[Start of section]
$ cat src/rtl/rvx_pkg.sv
// shared types, opcodes and operation codes for the rv32i decode/execute unit
package rvx_pkg;

   // major opcodes
   localparam logic [6:0] OPC_LUI    = 7'b0110111;
   localparam logic [6:0] OPC_AUIPC  = 7'b0010111;
   localparam logic [6:0] OPC_JAL    = 7'b1101111;
   localparam logic [6:0] OPC_JALR   = 7'b1100111;
   localparam logic [6:0] OPC_BRANCH = 7'b1100011;
   localparam logic [6:0] OPC_LOAD   = 7'b0000011;
   localparam logic [6:0] OPC_STORE  = 7'b0100011;
   localparam logic [6:0] OPC_OPIMM  = 7'b0010011;
   localparam logic [6:0] OPC_OP     = 7'b0110011;

   localparam logic [6:0] F7_BASE = 7'b0000000;
   localparam logic [6:0] F7_ALT  = 7'b0100000;

   localparam logic [31:0] CLEAR_BIT0 = ~32'd1;

   // operation codes
   localparam logic [5:0] OP_INVALID = 6'd0;
   localparam logic [5:0] OP_LUI     = 6'd1;
   localparam logic [5:0] OP_AUIPC   = 6'd2;
   localparam logic [5:0] OP_JAL     = 6'd3;
   localparam logic [5:0] OP_JALR    = 6'd4;
   localparam logic [5:0] OP_BEQ     = 6'd5;
   localparam logic [5:0] OP_BNE     = 6'd6;
   localparam logic [5:0] OP_BLT     = 6'd7;
   localparam logic [5:0] OP_BGE     = 6'd8;
   localparam logic [5:0] OP_BLTU    = 6'd9;
   localparam logic [5:0] OP_BGEU    = 6'd10;
   localparam logic [5:0] OP_LB      = 6'd11;
   localparam logic [5:0] OP_LH      = 6'd12;
   localparam logic [5:0] OP_LW      = 6'd13;
   localparam logic [5:0] OP_LBU     = 6'd14;
   localparam logic [5:0] OP_LHU     = 6'd15;
   localparam logic [5:0] OP_SB      = 6'd16;
   localparam logic [5:0] OP_SH      = 6'd17;
   localparam logic [5:0] OP_SW      = 6'd18;
   localparam logic [5:0] OP_ADDI    = 6'd19;
   localparam logic [5:0] OP_SLTI    = 6'd20;
   localparam logic [5:0] OP_SLTIU   = 6'd21;
   localparam logic [5:0] OP_XORI    = 6'd22;
   localparam logic [5:0] OP_ORI     = 6'd23;
   localparam logic [5:0] OP_ANDI    = 6'd24;
   localparam logic [5:0] OP_SLLI    = 6'd25;
   localparam logic [5:0] OP_SRLI    = 6'd26;
   localparam logic [5:0] OP_SRAI    = 6'd27;
   localparam logic [5:0] OP_ADD     = 6'd28;
   localparam logic [5:0] OP_SUB     = 6'd29;
   localparam logic [5:0] OP_SLL     = 6'd30;
   localparam logic [5:0] OP_SLT     = 6'd31;
   localparam logic [5:0] OP_SLTU    = 6'd32;
   localparam logic [5:0] OP_XOR     = 6'd33;
   localparam logic [5:0] OP_SRL     = 6'd34;
   localparam logic [5:0] OP_SRA     = 6'd35;
   localparam logic [5:0] OP_OR      = 6'd36;
   localparam logic [5:0] OP_AND     = 6'd37;

   typedef struct packed {
      logic [31:0] instruction_word;
      logic [31:0] src1_value;
      logic [31:0] src2_value;
      logic [31:0] pc_value;
   } req_type;

   typedef struct packed {
      logic [31:0] result_value;
      logic [4:0]  dest_reg;
      logic        writes_dest;
      logic [5:0]  operation_id;
      logic        redirect;
      logic [31:0] target_address;
      logic [31:0] store_data;
      logic        invalid;
   } rsp_type;

   // classified instruction handed from decode to execute
   typedef struct packed {
      logic [5:0]  op;
      logic [4:0]  rd;
      logic        wr;
      logic [31:0] imm;
      logic [31:0] src1;
      logic [31:0] src2;
      logic [31:0] pc;
   } dec_type;

endpackage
[End of section]
Task brief:
Exact lines only, please: output the listing from the first line to the line with "localparam logic [6:0] OPC_LOAD", both included.

Your solution:
$ cat src/rtl/rvx_pkg.sv
// shared types, opcodes and operation codes for the rv32i decode/execute unit
package rvx_pkg;

   // major opcodes
   localparam logic [6:0] OPC_LUI    = 7'b0110111;
   localparam logic [6:0] OPC_AUIPC  = 7'b0010111;
   localparam logic [6:0] OPC_JAL    = 7'b1101111;
   localparam logic [6:0] OPC_JALR   = 7'b1100111;
   localparam logic [6:0] OPC_BRANCH = 7'b1100011;
   localparam logic [6:0] OPC_LOAD   = 7'b0000011;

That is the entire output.